THE NATURE OF SUNLIGHT

  • Light is electromagnetic energy, also called Electromagnetic Radiation.

  • Sunlight has different radiations (UVA, UVB, and UVC).

  • Wavelength is the distance between crests of electromagnetic waves.

    • Photons travel in waves.

  • Light shines as white light and reflects into all light spectrum colors: ROYGBIV, and each has different wavelengths.

  • Each light energy is measured based on its wavelength.

    • Due to different wavelengths, they have different energy levels.

    • Small wavelengths – higher energy levels.

    • Large wavelengths – lower energy levels.

    • Energy level from smallest to largest: VIBGYOR (rainbow in reverse).

  • Light energy strikes pigments inside of the chloroplast and the energy is converted to help produce glucose molecules.

PIGMENTS

  • The pigments are found within the thylakoid membrane and are involved in light-dependent reactions.

  • Different pigments can absorb and reflect different wavelengths of light.

    • The color you see in an item is reflected; the ones you don’t see are absorbed.

    • In white – all colors are reflected – no energy is absorbed.

    • In black – all colors are absorbed – all energy is absorbed.

  • Plants have molecules that absorb light energy and reflect the color green.

  • Three pigments in green plants:

    • Chlorophyll A – main pigment – the only chlorophyll molecule that can transfer light energy to an electron and reflects green light.

    • Chlorophyll B – accessory pigment – passes energy to Chlorophyll A and reflects green light.

    • Carotenoid – accessory pigment – reflects orange light.

LIVING CATEGORIES

  • Plants are Producers because they can take an inorganic molecule using sunlight to create an organic molecule (it doesn’t really produce energy, it just transfers energy).

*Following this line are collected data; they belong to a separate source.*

File: src/rtl/cmn_pwm_cmd_loader_if.sv
// cmn_pwm_cmd_loader_if: host -> loader duty command channel.
//   cmd_valid   command present
//   cmd_ready   loader accepts when valid && ready
//   cmd_ch      target channel (CH_* in cmn_pwm_pkg)
//   cmd_duty    requested duty
//   cmd_commit  accepted command closes a command set
// master = host side, slave = loader side.
interface cmn_pwm_cmd_loader_if;

  logic                cmd_valid;
  logic                cmd_ready;
  logic [1:0]          cmd_ch;
  cmn_pwm_pkg::duty_t  cmd_duty;
  logic                cmd_commit;

  modport master (output cmd_valid, output cmd_ch, output cmd_duty,
                  output cmd_commit, input cmd_ready);
  modport slave  (input cmd_valid, input cmd_ch, input cmd_duty,
                  input cmd_commit, output cmd_ready);

endinterface

File: src/rtl/cmn_duty_slew.sv
// cmn_duty_slew: one slew-limited duty output.
//   clk, reset  system clock, async active-low reset
//   step_i      move one slew step toward tgt_i this cycle
//   zero_i      force the output to 0 (wins over step_i)
//   tgt_i       target duty (already clamped upstream)
//   out_o       registered duty output
// The output jumps straight to the target once it is within SLEW_STEP,
// so it never overshoots and can never wrap below 0 or above the target.
module cmn_duty_slew
  import cmn_pwm_pkg::*;
#(
  parameter int SLEW_STEP = 16
) (
  input  logic  clk,
  input  logic  reset,
  input  logic  step_i,
  input  logic  zero_i,
  input  duty_t tgt_i,
  output duty_t out_o
);

  typedef logic [DUTY_WIDTH:0] dwx_t;

  localparam dwx_t  STEP_X = dwx_t'(SLEW_STEP);
  localparam duty_t STEP   = duty_t'(SLEW_STEP);

  duty_t out_q, out_d;
  dwx_t  diff, mag;

  // one extra bit so the sign of target - out is visible
  assign diff = {1'b0, tgt_i} - {1'b0, out_q};
  assign mag  = diff[DUTY_WIDTH] ? (dwx_t'(0) - diff) : diff;

  always_comb begin
    out_d = out_q;
    if (zero_i) begin
      out_d = '0;
    end else if (step_i) begin
      if (mag <= STEP_X)          out_d = tgt_i;
      else if (diff[DUTY_WIDTH])  out_d = out_q - STEP;
      else                        out_d = out_q + STEP;
    end
  end

  always_ff @(posedge clk or negedge reset) begin
    if (!reset) out_q <= '0;
    else        out_q <= out_d;
  end

  assign out_o = out_q;

endmodule

File: src/rtl/cmn_pwm_cmd_loader.sv
// cmn_pwm_cmd_loader: shadow/commit duty loader in front of cmn_pwm.
//   clk, reset          system clock, async active-low reset
//   cmd                 host command channel (slave side)
//   start_pwm_period    1-cycle PWM period boundary strobe
//   pulse_200us         1-cycle watchdog timebase tick
//   mot_en_req          host motor enable request (level)
//   brk_en_req          host brake enable request (level)
//   mot_pwm_param01/23/45, brk_pwm_param   slewed duties to cmn_pwm
//   mot_en_in, brk_en_in                    enables to cmn_pwm
//   wdog_fault          sticky watchdog trip flag
//   clamp_evt           1-cycle pulse: an accepted duty was clamped
// Commands land in shadows; a commit marks the set pending and the whole
// set moves to the targets at the next period strobe. Outputs step toward
// targets once per period. A missing commit for WDOG_TICKS ticks trips the
// loader, which ramps everything to zero before dropping the enables.
module cmn_pwm_cmd_loader
  import cmn_pwm_pkg::*;
#(
  parameter duty_t DUTY_MAX   = 10'h3E0,
  parameter int    SLEW_STEP  = 16,
  parameter int    WDOG_TICKS = 5
) (
  input  logic                 clk,
  input  logic                 reset,
  cmn_pwm_cmd_loader_if.slave  cmd,
  input  logic                 start_pwm_period,
  input  logic                 pulse_200us,
  input  logic                 mot_en_req,
  input  logic                 brk_en_req,
  output duty_t                mot_pwm_param01,
  output duty_t                mot_pwm_param23,
  output duty_t                mot_pwm_param45,
  output duty_t                brk_pwm_param,
  output logic                 mot_en_in,
  output logic                 brk_en_in,
  output logic                 wdog_fault,
  output logic                 clamp_evt
);

  localparam int WCW = 8;

  state_e                          state_q, state_d;
  logic [NUM_CH-1:0][DUTY_WIDTH-1:0] shadow_q, shadow_d;
  logic [NUM_CH-1:0][DUTY_WIDTH-1:0] tgt_q, tgt_d;
  logic [NUM_CH-1:0][DUTY_WIDTH-1:0] duty_out;
  logic                            pending_q, pending_d;
  logic [WCW-1:0]                  wcnt_q, wcnt_d;
  logic                            mot_en_q, mot_en_d;
  logic                            brk_en_q, brk_en_d;
  logic                            fault_q, fault_d;
  logic                            clamp_q, clamp_d;
  logic                            step, zero;
  logic                            accept, any_req, all_zero, wd_hit;

  // strobe cycles refuse writes so a shadow update never races a transfer
  assign cmd.cmd_ready = !start_pwm_period && (state_q != TRIP);
  assign accept        = cmd.cmd_valid && cmd.cmd_ready;
  assign any_req       = mot_en_req || brk_en_req;
  assign all_zero      = (duty_out == '0);
  assign wd_hit        = (WDOG_TICKS > 0) && (int'(wcnt_q) >= WDOG_TICKS);

  always_comb begin
    state_d   = state_q;
    shadow_d  = shadow_q;
    tgt_d     = tgt_q;
    pending_d = pending_q;
    wcnt_d    = wcnt_q;
    mot_en_d  = mot_en_q;
    brk_en_d  = brk_en_q;
    fault_d   = fault_q;
    clamp_d   = 1'b0;
    step      = 1'b0;
    zero      = 1'b0;

    if (accept) begin
      shadow_d[cmd.cmd_ch] = clamp_duty(cmd.cmd_duty, DUTY_MAX);
      clamp_d              = (cmd.cmd_duty > DUTY_MAX);
      if (cmd.cmd_commit) pending_d = 1'b1;
    end

    unique case (state_q)
      IDLE: begin
        // shadows and pending stay live so the host can preload a set
        zero     = 1'b1;
        tgt_d    = '0;
        wcnt_d   = '0;
        mot_en_d = 1'b0;
        brk_en_d = 1'b0;
        if (any_req) begin
          state_d  = RUN;
          mot_en_d = mot_en_req;
          brk_en_d = brk_en_req;
        end
      end

      RUN: begin
        if (!any_req) begin
          state_d   = IDLE;
          zero      = 1'b1;
          tgt_d     = '0;
          pending_d = 1'b0;
          wcnt_d    = '0;
          mot_en_d  = 1'b0;
          brk_en_d  = 1'b0;
        end else begin
          mot_en_d = mot_en_req;
          brk_en_d = brk_en_req;
          step     = start_pwm_period;
          // a commit beats a coincident tick
          if (accept && cmd.cmd_commit)            wcnt_d = '0;
          else if (pulse_200us && wcnt_q != '1)    wcnt_d = wcnt_q + WCW'(1);
          // the slews see tgt_d, so a transfer steps in the same edge
          if (start_pwm_period && pending_q) begin
            tgt_d     = shadow_q;
            pending_d = 1'b0;
          end
          if (wd_hit) begin
            state_d   = TRIP;
            fault_d   = 1'b1;
            tgt_d     = '0;
            pending_d = 1'b0;
          end
        end
      end

      TRIP: begin
        tgt_d     = '0;
        pending_d = 1'b0;
        wcnt_d    = '0;
        step      = start_pwm_period;
        // enables hold through the ramp and drop once it has finished
        if (all_zero) begin
          mot_en_d = 1'b0;
          brk_en_d = 1'b0;
        end
        if (!any_req) begin
          state_d  = IDLE;
          zero     = 1'b1;
          mot_en_d = 1'b0;
          brk_en_d = 1'b0;
          fault_d  = 1'b0;
        end
      end

      default: state_d = IDLE;
    endcase
  end

  always_ff @(posedge clk or negedge reset) begin
    if (!reset) begin
      state_q   <= IDLE;
      shadow_q  <= '0;
      tgt_q     <= '0;
      pending_q <= 1'b0;
      wcnt_q    <= '0;
      mot_en_q  <= 1'b0;
      brk_en_q  <= 1'b0;
      fault_q   <= 1'b0;
      clamp_q   <= 1'b0;
    end else begin
      state_q   <= state_d;
      shadow_q  <= shadow_d;
      tgt_q     <= tgt_d;
      pending_q <= pending_d;
      wcnt_q    <= wcnt_d;
      mot_en_q  <= mot_en_d;
      brk_en_q  <= brk_en_d;
      fault_q   <= fault_d;
      clamp_q   <= clamp_d;
    end
  end

  for (genvar i = 0; i < NUM_CH; i++) begin : g_ch
    cmn_duty_slew #(.SLEW_STEP(SLEW_STEP)) u_slew (
      .clk    (clk),
      .reset  (reset),
      .step_i (step),
      .zero_i (zero),
      .tgt_i  (tgt_d[i]),
      .out_o  (duty_out[i])
    );
  end

  assign mot_pwm_param01 = duty_out[CH_MOT01];
  assign mot_pwm_param23 = duty_out[CH_MOT23];
  assign mot_pwm_param45 = duty_out[CH_MOT45];
  assign brk_pwm_param   = duty_out[CH_BRK];
  assign mot_en_in       = mot_en_q;
  assign brk_en_in       = brk_en_q;
  assign wdog_fault      = fault_q;
  assign clamp_evt       = clamp_q;

endmodule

    • A producer is an autotroph (or self-feeders).

    • Plant autotrophs use sunlight to make their own food, so they can be categorized as a Photoautotroph.

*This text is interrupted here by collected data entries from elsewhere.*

$ cat src/rtl/ifu_pkg.sv
// Shared IFU types and constants: cache geometry, plru handshake struct,
// cache controller state encoding and tag-array entry layout.
package ifu_pkg;

    localparam int WAYS_NUM = 16;
    localparam int WAY_W    = $clog2(WAYS_NUM);
    localparam int ADDR_W   = 32;
    localparam int LINE_W   = 128;
    localparam int OFFS_W   = 4;
    localparam int TAG_W    = ADDR_W - OFFS_W;

    typedef struct packed {
        logic             update_tree;
        logic             cache_miss;
        logic [WAY_W-1:0] hit_cl;
    } t_cache_ctrl_plru;

    typedef enum logic [1:0] {
        IDLE,
        LOOKUP,
        MISS_REQ,
        MISS_WAIT
    } t_ifu_cache_state;

    typedef struct packed {
        logic             valid;
        logic [TAG_W-1:0] tag;
    } t_ifu_tag_entry;

endpackage
===== config.mk =====
export PLATFORM = sky130hd
export DESIGN_NAME = delay_sweep_ctrl
export DESIGN_NICKNAME = d
export VERILOG_FILES = /design/src/rtl/delay_sweep_ctrl.sv
export SDC_FILE = /design/constraint.sdc
export NUM_CORES = 1
export LEC_CHECK = 0
export CORE_MARGIN = 4
export CORE_UTILIZATION = 45
export CTS_CLUSTER_SIZE = 24
export DETAILED_ROUTE_END_ITERATION = 7
export GPL_ROUTABILITY_DRIVEN = 0
export PLACE_DENSITY = 0.72
export SKIP_LAST_GASP = 1
export SYNTH_ARGS = -nofsm -noshare
export SYNTH_HDL_FRONTEND = slang
export SYNTH_SLANG_ARGS = --single-unit
export TNS_END_PERCENT = 20

===== constraint.sdc =====
create_clock -name clk -period 5.1 [get_ports clk]
set_input_delay 1.275 -clock clk [delete_from_list [all_inputs] [get_ports clk]]
set_output_delay 1.275 -clock clk [all_outputs]
set_load 0.01 [all_outputs]
## config.mk

```make
export PLATFORM = sky130hd
export DESIGN_NAME = mmu_fifo_feed_ctrl_flat
export DESIGN_NICKNAME = d
export VERILOG_FILES = /design/src/rtl/mmu_fifo_feed_ctrl_pkg.sv /design/src/rtl/mmu_fifo_feed_ctrl_if.sv /design/src/rtl/mmu_fifo_feed_ctrl_skew_decode.sv /design/src/rtl/mmu_fifo_feed_ctrl.sv /design/src/flat_wrapper.sv
export SDC_FILE = /design/constraint.sdc
export NUM_CORES = 1
export LEC_CHECK = 0
export BUFFER_PORTS_ARGS = -buffer_cell sky130_fd_sc_hd__buf_2
export CORE_UTILIZATION = 32
export CTS_CLUSTER_SIZE = 14
export DETAILED_ROUTE_END_ITERATION = 12
export HOLD_SLACK_MARGIN = 0.05
export SLEW_MARGIN = 20
export SYNTH_ARGS = -nofsm -noshare
export SYNTH_HDL_FRONTEND = slang
export SYNTH_SLANG_ARGS = --single-unit
export TNS_END_PERCENT = 100
```

## constraint.sdc

```tcl
create_clock -name clk -period 7.4 [get_ports clk]
set_input_delay 1.48 -clock clk [delete_from_list [all_inputs] [get_ports clk]]
set_output_delay 1.48 -clock clk [all_outputs]
set_load 0.03 [all_outputs]
```
File: src/rtl/protocol_frame_fsm.sv
// rtl/protocol_frame_fsm.sv - Mealy frame receiver: START, LEN, payload, CHK with error flags and good-frame count
module protocol_frame_fsm #(
  parameter int W         = 4,
  parameter int MAX_LEN   = 8,
  parameter int TIMEOUT   = 16,
  parameter int START_SYM = 1,
  parameter int CNT_W     = 8
) (
  input  logic             clk,
  input  logic             reset_n,
  input  logic [W-1:0]     e,
  input  logic             e_valid,
  input  logic             abort,
  output logic [W-1:0]     y,
  output logic             y_valid,
  output logic             frame_ok,
  output logic             frame_err,
  output logic [1:0]       err_code,
  output logic [1:0]       state,
  output logic [CNT_W-1:0] frame_cnt
);

  localparam int            IW       = $clog2(TIMEOUT + 1);
  localparam logic [W-1:0]  START_V  = W'(START_SYM);
  localparam logic [W-1:0]  MAX_V    = W'(MAX_LEN);
  localparam logic [W-1:0]  ONE_V    = W'(1);
  localparam logic [IW-1:0] IDLE_LIM = IW'(TIMEOUT - 1);

  localparam logic [1:0] ERR_ABORT   = 2'd0;
  localparam logic [1:0] ERR_LEN     = 2'd1;
  localparam logic [1:0] ERR_CHK     = 2'd2;
  localparam logic [1:0] ERR_TIMEOUT = 2'd3;

  typedef enum logic [1:0] {
    S_IDLE = 2'd0,
    S_LEN  = 2'd1,
    S_DATA = 2'd2,
    S_CHK  = 2'd3
  } state_t;

  state_t          state_q, state_d;
  logic [W-1:0]    rem_q, rem_d;
  logic [W-1:0]    acc_q, acc_d;
  logic [IW-1:0]   idle_q, idle_d;
  logic [CNT_W-1:0] cnt_q, cnt_d;

  logic accept;
  logic len_ok;
  logic in_frame;
  logic timed_out;

  assign accept    = e_valid && !abort;
  assign len_ok    = (e != '0) && (e <= MAX_V);
  assign in_frame  = (state_q != S_IDLE);
  assign timed_out = in_frame && !e_valid && (idle_q == IDLE_LIM);

  always_ff @(posedge clk or negedge reset_n) begin
    if (!reset_n) begin
      state_q <= S_IDLE;
      rem_q   <= '0;
      acc_q   <= '0;
      idle_q  <= '0;
      cnt_q   <= '0;
    end else begin
      state_q <= state_d;
      rem_q   <= rem_d;
      acc_q   <= acc_d;
      idle_q  <= idle_d;
      cnt_q   <= cnt_d;
    end
  end

  // Abort beats an accepted symbol, which beats the idle timeout.
  always_comb begin
    state_d = state_q;
    rem_d   = rem_q;
    acc_d   = acc_q;
    idle_d  = idle_q;
    cnt_d   = cnt_q;
    if (in_frame && abort) begin
      state_d = S_IDLE;
      idle_d  = '0;
    end else if (accept) begin
      idle_d = '0;
      case (state_q)
        S_IDLE: begin
          if (e == START_V) begin
            state_d = S_LEN;
            acc_d   = '0;
          end
        end
        S_LEN: begin
          if (len_ok) begin
            rem_d   = e;
            acc_d   = e;
            state_d = S_DATA;
          end else begin
            state_d = S_IDLE;
          end
        end
        S_DATA: begin
          acc_d = acc_q ^ e;
          rem_d = rem_q - ONE_V;
          if (rem_q == ONE_V) begin
            state_d = S_CHK;
          end
        end
        S_CHK: begin
          state_d = S_IDLE;
          if ((e == acc_q) && (cnt_q != '1)) begin
            cnt_d = cnt_q + 1'b1;
          end
        end
        default: state_d = S_IDLE;
      endcase
    end else if (timed_out) begin
      state_d = S_IDLE;
      idle_d  = '0;
    end else if (in_frame && !e_valid) begin
      idle_d = idle_q + 1'b1;
    end
  end

  always_comb begin
    y         = '0;
    y_valid   = 1'b0;
    frame_ok  = 1'b0;
    frame_err = 1'b0;
    err_code  = 2'd0;
    if (in_frame && abort) begin
      frame_err = 1'b1;
      err_code  = ERR_ABORT;
    end else if (accept) begin
      case (state_q)
        S_LEN: begin
          if (!len_ok) begin
            frame_err = 1'b1;
            err_code  = ERR_LEN;
          end
        end
        S_DATA: begin
          y       = e;
          y_valid = 1'b1;
        end
        S_CHK: begin
          if (e == acc_q) begin
            frame_ok = 1'b1;
          end else begin
            frame_err = 1'b1;
            err_code  = ERR_CHK;
          end
        end
        default: ;
      endcase
    end else if (timed_out) begin
      frame_err = 1'b1;
      err_code  = ERR_TIMEOUT;
    end
  end

  assign state     = state_q;
  assign frame_cnt = cnt_q;

endmodule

    • Humans, birds, dogs (all animals) are considered Consumers.

    • Consumers are Heterotrophs (we don’t have chloroplasts, only mitochondria).

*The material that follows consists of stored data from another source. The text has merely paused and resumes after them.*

$ cat src/rtl/midi_transmitter.sv
// MIDI note-message serializer: one note_change_t in, two or three bytes of 8N1 serial out.
// With running status the status byte is dropped when it repeats the previous message's.
package midi_pkg;
  typedef enum logic {NOTE_OFF = 1'b0, NOTE_ON = 1'b1} note_status_t;

  typedef struct packed {
    note_status_t status;
    logic [7:0]   note_number;
    logic [7:0]   velocity;
  } note_change_t;
endpackage

module midi_transmitter
  import midi_pkg::*;
#(
  parameter int         CLOCK_HZ       = 50_000_000,
  parameter int         BAUD           = 31_250,
  parameter logic [3:0] CHANNEL        = 4'd0,
  parameter int         RUNNING_STATUS = 1
) (
  input  logic         clock_50_000_000,
  input  logic         reset_l,
  input  note_change_t note,
  input  logic         note_valid,
  output logic         note_ready,
  output logic         tx,
  output logic         busy
);
  localparam int BIT_CYCLES = CLOCK_HZ / BAUD;
  localparam int CNT_W      = (BIT_CYCLES > 1) ? $clog2(BIT_CYCLES) : 1;
  localparam logic [CNT_W-1:0] BIT_LAST = CNT_W'(BIT_CYCLES - 1);

  typedef enum logic [1:0] {IDLE, START, DATA, STOP} state_t;

  state_t           state;
  state_t           state_next;
  logic [CNT_W-1:0] cycle_cnt;
  logic [2:0]       bit_idx;
  logic [1:0]       byte_idx;
  note_change_t     note_q;
  logic [7:0]       last_status;
  logic             last_status_valid;
  logic             armed;

  logic             accept;
  logic             bit_done;
  logic             skip_status;
  logic [7:0]       new_status;
  logic [7:0]       cur_byte;

  function automatic logic [7:0] status_byte(input note_status_t s);
    return {(s == NOTE_ON) ? 4'h9 : 4'h8, CHANNEL};
  endfunction

  assign accept      = note_valid && note_ready;
  assign bit_done    = (cycle_cnt == BIT_LAST);
  assign new_status  = status_byte(note.status);
  assign skip_status = (RUNNING_STATUS != 0) && last_status_valid && (last_status == new_status);

  // NOTE: sequential state uses non-blocking assignments so every flop samples pre-edge values.
  always_ff @(posedge clock_50_000_000) begin
    if (!reset_l) state <= IDLE;
    else          state <= state_next;
  end

  // NOTE: every signal written here gets a default first, so no path can infer a latch.
  always_comb begin
    state_next = state;
    case (state)
      IDLE:    if (accept) state_next = START;
      START:   if (bit_done) state_next = DATA;
      DATA:    if (bit_done && bit_idx == 3'd7) state_next = STOP;
      STOP:    if (bit_done) state_next = (byte_idx == 2'd2) ? IDLE : START;
      default: state_next = IDLE;
    endcase
  end

  always_comb begin
    tx         = 1'b1;
    busy       = 1'b1;
    note_ready = 1'b0;
    case (state)
      IDLE: begin
        busy       = 1'b0;
        note_ready = armed;
      end
      START:   tx = 1'b0;
      DATA:    tx = cur_byte[bit_idx];
      default: tx = 1'b1;
    endcase
  end

  // Byte index 0 is the status byte; a running-status message starts at index 1.
  always_comb begin
    cur_byte = 8'h00;
    case (byte_idx)
      2'd0:    cur_byte = status_byte(note_q.status);
      2'd1:    cur_byte = note_q.note_number & 8'h7F;
      default: cur_byte = note_q.velocity & 8'h7F;
    endcase
  end

  always_ff @(posedge clock_50_000_000) begin
    if (!reset_l) begin
      cycle_cnt         <= '0;
      bit_idx           <= '0;
      byte_idx          <= '0;
      last_status       <= '0;
      last_status_valid <= 1'b0;
      armed             <= 1'b0;
    end else begin
      armed <= 1'b1;
      if (state == IDLE) begin
        cycle_cnt <= '0;
        bit_idx   <= '0;
        if (accept) begin
          byte_idx          <= skip_status ? 2'd1 : 2'd0;
          last_status       <= new_status;
          last_status_valid <= 1'b1;
        end
      end else begin
        cycle_cnt <= bit_done ? '0 : cycle_cnt + 1'b1;
        if (bit_done && state == DATA) bit_idx <= bit_idx + 1'b1;
        if (bit_done && state == STOP) byte_idx <= byte_idx + 1'b1;
      end
    end
  end

  // NOTE: the message register needs no reset; it is only read after an accept has loaded it.
  always_ff @(posedge clock_50_000_000) begin
    if (accept) note_q <= note;
  end

endmodule
$ cat config.mk
export PLATFORM = sky130hd
export DESIGN_NAME = midi_transmitter
export DESIGN_NICKNAME = d
export VERILOG_FILES = /design/src/rtl/midi_transmitter.sv
export SDC_FILE = /design/constraint.sdc
export NUM_CORES = 1
export LEC_CHECK = 0
export CAP_MARGIN = 20
export CORE_MARGIN = 2
export CORE_UTILIZATION = 30
export DETAILED_ROUTE_END_ITERATION = 7
export SLEW_MARGIN = 25
export SYNTH_ARGS = -nofsm -noshare
export SYNTH_HDL_FRONTEND = slang
export SYNTH_SLANG_ARGS = --single-unit
$ cat constraint.sdc
create_clock -name clock_50_000_000 -period 4.4 [get_ports clock_50_000_000]
set_input_delay 1.32 -clock clock_50_000_000 [delete_from_list [all_inputs] [get_ports clock_50_000_000]]
set_output_delay 1.32 -clock clock_50_000_000 [all_outputs]
set_load 0.02 [all_outputs]
==> impl_metrics.yaml <==
status:
  status: "finished clean"
finish:
  finalInstanceArea_mm2: 0.00207
  mostFrequentLayoutCells: "dfxtp_1, clkdlybuf4s50_1, nor2_1, edfxtp_1, nand2_1"
  n_fill_cell: 523
  area_delta_synth_final_pct: 23.1
  nets: 211
  multi_input_area_um2: 753
  num_antenna_cells: 0
  instances_no_fill: 253
  drive_above_1_share: 0.0773
  seq_area_um2: 871
  mostFrequentLayoutCell: "dfxtp_1"
setup_path:
  crit_path_start_kind: "flop"
  cp.required_ps: 3080
  end_kind: "output pin"
  r2r_setup_slack_ps: 2400
  path_class: "flop to output pin"
  crit_fanout: 14
  crit_arrival_ps: 2570
floorplanning:
  dieWidth_um: 78.8
  die_y_um: 78.8
  die_area_mm2: 0.00621
  fp.coreArea_mm2: 0.00544
  ioPinCount: 23
  initial_core_util: 0.308
  fp-row-count: 27
synthesis:
  synth_fp_nets: 188
  synthFlopType: "dfxtp_1"
  async_flop_share: 0
  syn_inst: 157
  ys_ff_latch: 36
  yosysWarnings: 0
  synth-edff-count: 15
  yosysUniqueCellTypes: 42
  yosysSeqAreaShare: 0.519
  syn_area_mm2: 0.00168
  avgSynthCellArea_um2: 10.7
global_routing:
  grt_antenna_before_repair: 0
  track_usage: 0.106
  grt_max_degree: 19
  first_global_vias: 1223
  grt_pass1_wl_mm: 5.22
  overflow: 0
place:
  hpwl_mm: 2.22
  place_area_mm2: 0.00195
  post-place-cells: 245
  place_congestion: 0.703
  port-buffer-count: 20
clock_network:
  cts_buffer_depth: 2
  cts_resized: 0
  cts_hold_buf: 0
  numCtsBuffers: 5
  post-cts-setup-buffer-count: 0
  clkLatencyLatePin_ps: 280
  clk_pin_slew_worst_paths_ps: 80
  htreeDepth: 2
  tritoncts: "yes"
  cts_root_buf: "clkbuf_8"
  clock_sinks: 36
power:
  powerDensity_mw_per_mm2: 466
  peakVddDrop_v: 0.000227
  p_leak_nw: 0.728
job:
  cap_violations: 0
sta:
  fmax_mhz: 257
  fin_crit_sh: 0.885
  worstMarginPinSlew_ps: 632
  setup_viol: 0
  rsz0062_at_grt: "no"
  maxSlewHeadroom: 0.575
  hold_viol_final: 0
  tns_ps: 0
  period_minus_slack_ps: 3890
  finalClockSkew_ps: 10.3
  slew_violations: 0
routing:
  drt_iter0_markers: 56
  ant_nets: 0
  first_pass_iters: 4
  vias_per_cell: 4.68
  vias: 1184
  wl_per_cell_um: 11.9
  drc: 0
  wl_mm: 3.01
hold_path:
  min_path_type: "flop to flop"
through the flow:
step                      power [mW]  hold slack (ps)  utilization  worst slack, ps
final                          0.964              460        0.380              508
after global routing            1.02              479        0.380              373
after CTS                      0.977              468        0.379              113
after detailed placement       0.690              450        0.359              418
after global placement         0.689              449        0.359              451
after floorplan                0.596              426            -              876
final cells by class:
cell class,instances,area share
inverter,10,0.0182
sequential,36,0.422
clock buffer,5,0.0333
clock inverter,3,0.0206
tap,72,0.0436
timing repair buffer,20,0.0981
multi-input combinational,107,0.365
routing by layer:
layer | track usage | part of all wire | wire (um)
met5 | 0 | 0 | 0
met4 | 0.0333 | 0.0090 | 27
met2 | 0.185 | 0.47 | 1410
met3 | 0.0318 | 0.047 | 142
met1 | 0.125 | 0.47 | 1430
cell usage after synthesis, types with 2 or more instances:
| master | number | area share |
|---|---|---|
| a21boi_0 | 2 | 0.0089 |
| o21ai_0 | 3 | 0.0089 |
| dfxtp_1 | 21 | 0.25 |
| inv_1 | 10 | 0.022 |
| xnor2_1 | 5 | 0.026 |
| nor3b_1 | 5 | 0.022 |
| nand2_1 | 14 | 0.031 |
| nor3_1 | 2 | 0.0060 |
| ha_1 | 11 | 0.082 |
| edfxtp_1 | 15 | 0.27 |
| nand3_1 | 9 | 0.027 |
| a21oi_1 | 8 | 0.024 |
| xor2_1 | 5 | 0.026 |
| nand4_1 | 2 | 0.0075 |
| a21o_1 | 2 | 0.0089 |
| clkbuf_1 | 3 | 0.0067 |
| nor2_1 | 15 | 0.034 |
logic make-up (layout without fill, tap and decap cells):
kind of cell,after synthesis,in the layout,synth area share
fa+ha+maj,11,11,0.0820
simple gates,59,59,0.186
flops,36,36,0.519
buf+inv,14,38,0.0321
xor+xnor,10,10,0.0522
compound gates,25,25,0.109
mux,2,2,0.0194
power breakdown:
part | internal [mW] | switching [mW] | total (mW)
Clock | 0.168 | 0.120 | 0.288
Sequential | 0.386 | 0.0184 | 0.405
Combinational | 0.117 | 0.154 | 0.271
critical path: stages (launching register included):
cell	delay, ps
dfxtp_1	350
inv_1	80
ha_1	350
or3b_2	500
a31o_2	240
o2111a_1	220
a221oi_1	280
dlymetal6s2s_1	280
flip-flops by register name, indices dropped and copies added, names as in the netlist:
signal and count:
note_q 15, cycle_cnt 11, bit_idx 3, byte_idx 2
state 2, armed 1, last_status 1, last_status_valid 1
final timing paths:
kind | from | to | cells past startpoint
setup / recovery | byte_idx[1]$_SDFFE_PN0P_ | tx | 7
hold / removal | cycle_cnt[0]$_SDFF_PP0_ | cycle_cnt[0]$_SDFF_PP0_ | 1
setup reg to reg | state[1]$_SDFFE_PN0P_ | byte_idx[0]$_SDFFE_PN0P_ | 7
hold reg to reg | cycle_cnt[0]$_SDFF_PP0_ | cycle_cnt[0]$_SDFF_PP0_ | 1
No activity file was read; power rests on OpenSTA's default activity.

    • Cannot make their own food, reliant on producers for food (carbs, glucose) and O2.

  • Decomposers break down dead organic material (amino acids, nucleic acids, monosaccharides) or feces and release it into the environment.

    • Ex: Fungi and bacteria.

  • Since they take energy from another molecule, they are considered Saprobes.

  • Usually rely on decay and matter.

    • Ex: a mushroom is considered a saprobe. Whenever you see a mushroom, there is usually a dead (material) animal or plant that is recycling that energy.

PHOTONS

  • Light energy is photons (tiny beads of light energy).

  • UV Radiation is also found in sunlight.

    • Three types that come from the sun:

    • UVA

      • Is 95% of UV rays that reach the earth’s surface.

      • Penetrates the skin, going into the deeper layers of the tissue (to subcutaneous fat, muscle cells).

      • Ex: an immediate sunburn that’s very bad is because of UVA.

      • Contributes to aging of the skin and is linked to cancer.

    • UVB

      • Medium wavelength, cannot penetrate the skin.

      • Responsible for delayed tanning and burning.

      • Strongest promoter of skin cancer.

    • UVC

      • Strongest of these three energy levels.

      • Stays in the atmosphere, never reaching the ground (therefore, cannot harm humans).

CLIMATE CHANGE:

  • Breathing (breaking bonds) releases CO2 in the air (carbon footprint).

    • Trees take in CO2 and lower the amount of it in the atmosphere.

  • When there’s too much CO2, it produces a layer/cloud above the atmosphere, referred to as The Greenhouse Gases.

    • When the sun’s radiation comes in, it cannot escape the atmosphere and gets stored by greenhouse gases (a blanket on heat).

      Effects:

    • Temperatures keep rising on Earth.

    • When CO2 gets added to water, it creates H2CO3 (carbonic acid).

    • Ex: let’s say water’s pH is 7 (neutral), when more CO2 enters the water, it becomes more acidic, which can result in organisms in the water dying.